## Task objective
Give the lines below again exactly, starting with the line that holds "export SLEW_MARGIN = 0" and going on through the line that holds "viasPerCell: 5.486".

--- START ---

<file path="src/rtl/sum_batch_accumulator.sv">
// Batch accumulator: folds a stream of unsigned sums into a wide running total
// and emits one {total, count, overflow} record per batch over valid/ready.
module sum_batch_accumulator #(
   parameter int  DATA_W    = 32,
   parameter int  ACC_W     = 40,   // must be >= DATA_W
   parameter int  MAX_BATCH = 16,   // must be >= 1
   localparam int CNT_W     = $clog2(MAX_BATCH + 1)
) (
   input  logic              clk,
   input  logic              rst_n,
   input  logic [DATA_W-1:0] in_sum,
   input  logic              in_valid,
   input  logic              in_last,
   output logic              in_ready,
   output logic [ACC_W-1:0]  out_total,
   output logic [CNT_W-1:0]  out_count,
   output logic              out_overflow,
   output logic              out_valid,
   input  logic              out_ready
);
   typedef enum logic {ACCUM = 1'b0, EMIT = 1'b1} state_t;

   state_t           r_state;
   logic [ACC_W-1:0] r_acc;
   logic [CNT_W-1:0] r_cnt;
   logic             r_ovf;

   logic [ACC_W:0]   w_sum;
   logic [CNT_W-1:0] w_cnt_nxt;
   logic             w_in_xfer;
   logic             w_out_xfer;
   logic             w_close;

   // One extra bit on the add exposes the carry out of the ACC_W total.
   assign w_sum      = {1'b0, r_acc} + {{(ACC_W + 1 - DATA_W){1'b0}}, in_sum};
   assign w_cnt_nxt  = r_cnt + CNT_W'(1);
   assign w_in_xfer  = in_valid && (r_state == ACCUM);
   assign w_out_xfer = out_ready && (r_state == EMIT);
   assign w_close    = in_last || (w_cnt_nxt == CNT_W'(MAX_BATCH));

   always_ff @(posedge clk) begin
      if (!rst_n) begin
         r_state <= ACCUM;
         r_acc   <= '0;
         r_cnt   <= '0;
         r_ovf   <= 1'b0;
      end else begin
         case (r_state)
            ACCUM: begin
               if (w_in_xfer) begin
                  r_acc <= w_sum[ACC_W-1:0];
                  r_cnt <= w_cnt_nxt;
                  r_ovf <= r_ovf | w_sum[ACC_W];
                  if (w_close) r_state <= EMIT;
               end
            end
            EMIT: begin
               if (w_out_xfer) begin
                  r_acc   <= '0;
                  r_cnt   <= '0;
                  r_ovf   <= 1'b0;
                  r_state <= ACCUM;
               end
            end
            default: r_state <= ACCUM;
         endcase
      end
   end

   // Handshake flags come from state alone; record fields are the live registers,
   // which cannot change while EMIT waits for the sink.
   assign in_ready     = (r_state == ACCUM);
   assign out_valid    = (r_state == EMIT);
   assign out_total    = r_acc;
   assign out_count    = r_cnt;
   assign out_overflow = r_ovf;
endmodule

</file>
<file path="config.mk">
export PLATFORM = sky130hd
export DESIGN_NAME = sum_batch_accumulator
export DESIGN_NICKNAME = d
export VERILOG_FILES = /design/src/rtl/sum_batch_accumulator.sv
export SDC_FILE = /design/constraint.sdc
export NUM_CORES = 1
export LEC_CHECK = 0
export CAP_MARGIN = 25
export CORE_MARGIN = 5
export CORE_UTILIZATION = 40
export CTS_BUF_LIST = sky130_fd_sc_hd__clkbuf_8
export DETAILED_ROUTE_END_ITERATION = 10
export PLACE_DENSITY = 0.67
export SLEW_MARGIN = 0
export SYNTH_ARGS = -nofsm -noshare
export SYNTH_HDL_FRONTEND = slang
export SYNTH_SLANG_ARGS = --single-unit
</file>
<file path="constraint.sdc">
create_clock -name clk -period 3.6 [get_ports clk]
set_input_delay 0.9 -clock clk [delete_from_list [all_inputs] [get_ports clk]]
set_output_delay 0.9 -clock clk [all_outputs]
set_load 0.005 [all_outputs]
</file>
==> out/qor.yml <==
status:
  outcome: "completed"
logic_synthesis:
  syn_area_um2: 3573
  syn_avg_cell_area_um2: 7.906
  synth_cells: 452
  synth_cell_type_count: 59
  synth_seq_area_share: 0.2633
  synth_nets: 524
  async_reset_ff_frac: 0
  synth_top_flop_cell: "dfxtp_1"
  synth_edf_count: 0
  synth-seq-cells: 47
  yosys_warnings: 0
finish:
  n_antenna_cell: 0
  final_layout_size_suffix_gt1_frac: 0.07623
  num-nets-final: 622
  fin_area_um2: 4736
  area_delta_synth_final_pct: 32.53
  layout_common_cells: "clkdlybuf4s50_1 (84), nand2_1 (65), dfxtp_1 (47)"
  final_common_cell: "clkdlybuf4s50_1"
  instances_no_fill: 659
die:
  die_width_um: 104.5
  initial_utilization: 0.4098
  row_count: 34
  die_area_um2: 10920
  die_height_um: 104.5
  coreArea_um2: 8721
  io_pins: 85
placement:
  dpl.cell_count: 651
  place_area_um2: 4643
  io_buffers: 84
  dp_hpwl_um: 7747
  place.gp.congestion: 0.8762
drt:
  drcViolationCount: 0
  wirelength_um: 9795
  num_vias: 3615
  viasPerCell: 5.486
  first_iter_violations: 162
  ant_nets: 0
  drt_pass1_iterations: 5
  wl_per_cell_um: 14.86
worst_setup_path:
  worstReg2RegEnd: "out_total[31]"
  crit_type: "input pin to flop"
  cp.arrival_ns: 3.57
  crit_path_end_kind: "flop"
  reg2reg_setup_slack_ns: 0.93
  critPathMaxFanout: 3
  start_kind: "input pin"
  required_ns: 3.84
  worstRegToRegCells: 9
  cp-endpoint: "out_total[31]"
  cp-startpoint: "in_sum[11]"
  r2r-start: "out_total[11]"
power_and_ir_drop:
  power_density_nw_per_um2: 368.6
  leakage_uw: 0.001917
  ir_worst_vdd_uv: 190.4
sta:
  clock.fmax_ghz: 0.3006
  rsz0062_at_grt: "no"
  period_share: 0.9241
  slew_violations: 0
  period_needed_ns: 3.327
  hold_violations: 0
  worstMarginPinSlew_ns: 0.6007
  finalSetupViolCount: 0
  max_slew_margin: 0.5985
  fin_worst_skew_ns: 0.01216
global_route:
  grt_pass1_wl_um: 16440
  grt_pass1_vias: 3625
  antenna_found_initial: 0
  grt_use_total: 0.1764
  grt_max_degree: 28
  grt-ovfl-total: 0
clocking:
  clk-insertion-delay-late_ns: 0.31
  clock_sinks: 47
  cts_root_buf: "clkbuf_8"
  cts_tree: "done"
  ctsHoldBuffers: 0
  cts_resized: 0
  htreeDepth: 2
  cts_buffers: 5
  cts_buffer_depth: 2
  cts.reportedPaths.clkPinSlew_ns: 0.10
  postCtsSetupBuffers: 0
flow_run:
  drv_cap: 0
min_path:
  hp-class: "flop to flop"
[through the flow]
step | hold WS, ns | setup slack, ns | util | total power [µW] | setup TNS (ns)
global route | 0.5024 | 0.1295 | 0.5430 | 1878 | 0
finish | 0.4783 | 0.2734 | 0.5430 | 1745 | 0
global placement | 0.4626 | -0.03236 | 0.5324 | 1406 | -0.03236
CTS | 0.4819 | 0.2839 | 0.5430 | 1763 | 0
floorplan | 0.4647 | 0.5703 | - | 1121 | 0
detailed placement | 0.4674 | -0.04117 | 0.5324 | 1415 | -0.04117
[how the worst min path moves through the flow]
stage / from / end / cells past startpoint
2_1_floorplan: out_overflow / out_overflow / 2
3_3_place_gp: out_total[28] / out_total[28] / 2
3_5_place_dp: out_overflow / out_overflow / 2
6_report: out_total[28] / out_total[28] / 2
4_1_cts: out_total[28] / out_total[28] / 2
5_1_grt: out_total[19] / out_total[19] / 2
[final cells by class]
| type | instances | area (µm²) |
|---|---|---|
| fillers | 811 | 3985 |
| multi-input cells | 385 | 2554 |
| repair buffers | 103 | 983.4 |
| flip-flops and latches | 47 | 940.9 |
| well taps | 108 | 135.1 |
| clock buffers | 5 | 68.82 |
| inverters | 8 | 30.03 |
| clock inverters | 3 | 23.77 |
[critical path, cell delays in order]
cell	delay (ns)
clkdlybuf4s50_1	0.40
ha_1	0.31
and4_1	0.25
or3b_1	0.37
a31oi_2	0.21
o21ai_2	0.10
a31oi_4	0.24
a21boi_2	0.11
or4_1	0.49
a31oi_1	0.17
[synthesized netlist by cell type (all sizes together) (2+ instances only)]
cell type | number | area (µm²)
a211oi | 7 | 52.55
a21o | 10 | 76.32
a21oi | 31 | 155.2
a22oi | 13 | 97.59
a31o | 2 | 17.52
a31oi | 7 | 65.06
a41oi | 2 | 17.52
and2 | 7 | 43.79
and3 | 3 | 20.02
and4 | 2 | 17.52
buf | 2 | 11.26
clkbuf | 10 | 37.54
dfxtp | 47 | 940.9
ha | 34 | 425.4
inv | 8 | 30.03
mux2i | 5 | 50.05
nand2 | 66 | 255.2
nand2b | 6 | 37.54
nand3 | 15 | 75.07
nand4 | 7 | 43.79
nor2 | 30 | 112.6
nor2b | 17 | 106.4
nor3 | 10 | 50.05
o211ai | 3 | 22.52
o21a | 11 | 82.58
o21ai | 38 | 197.7
o21bai | 5 | 37.54
o221ai | 2 | 23.77
o22ai | 2 | 12.51
o31ai | 5 | 51.30
or3 | 3 | 18.77
or4 | 2 | 15.01
xnor2 | 17 | 148.9
xor2 | 8 | 70.07
[per-layer routing]
metal  up-vias  track usage  wire length (µm)
met3        20      0.05338               635
met1      1634       0.2212              4433
met5         -            0                 0
met4         0      0.06383               230
met2       106       0.2855              4495
li1       1855            -                 -
[registers in the layout, indices dropped and copies added (netlist names)]
register and count:
out_total 40, out_valid 1, out_overflow 1, out_count 5
[logic make-up (layout without fill, tap and decap cells)]
family / after synthesis / count (layout) / synth area share
AND/OR/NAND/NOR: 172 / 172 / 0.2314
AO/OA/AOI/OAI: 148 / 148 / 0.2833
flip-flops: 47 / 47 / 0.2633
adder cells (fa/ha/maj): 35 / 35 / 0.1247
XOR/XNOR: 25 / 25 / 0.06127
buffers and inverters: 20 / 119 / 0.02206
multiplexers: 5 / 5 / 0.01401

--- END ---

## Exercise result
export SLEW_MARGIN = 0
export SYNTH_ARGS = -nofsm -noshare
export SYNTH_HDL_FRONTEND = slang
export SYNTH_SLANG_ARGS = --single-unit
</file>
<file path="constraint.sdc">
create_clock -name clk -period 3.6 [get_ports clk]
set_input_delay 0.9 -clock clk [delete_from_list [all_inputs] [get_ports clk]]
set_output_delay 0.9 -clock clk [all_outputs]
set_load 0.005 [all_outputs]
</file>
==> out/qor.yml <==
status:
  outcome: "completed"
logic_synthesis:
  syn_area_um2: 3573
  syn_avg_cell_area_um2: 7.906
  synth_cells: 452
  synth_cell_type_count: 59
  synth_seq_area_share: 0.2633
  synth_nets: 524
  async_reset_ff_frac: 0
  synth_top_flop_cell: "dfxtp_1"
  synth_edf_count: 0
  synth-seq-cells: 47
  yosys_warnings: 0
finish:
  n_antenna_cell: 0
  final_layout_size_suffix_gt1_frac: 0.07623
  num-nets-final: 622
  fin_area_um2: 4736
  area_delta_synth_final_pct: 32.53
  layout_common_cells: "clkdlybuf4s50_1 (84), nand2_1 (65), dfxtp_1 (47)"
  final_common_cell: "clkdlybuf4s50_1"
  instances_no_fill: 659
die:
  die_width_um: 104.5
  initial_utilization: 0.4098
  row_count: 34
  die_area_um2: 10920
  die_height_um: 104.5
  coreArea_um2: 8721
  io_pins: 85
placement:
  dpl.cell_count: 651
  place_area_um2: 4643
  io_buffers: 84
  dp_hpwl_um: 7747
  place.gp.congestion: 0.8762
drt:
  drcViolationCount: 0
  wirelength_um: 9795
  num_vias: 3615
  viasPerCell: 5.486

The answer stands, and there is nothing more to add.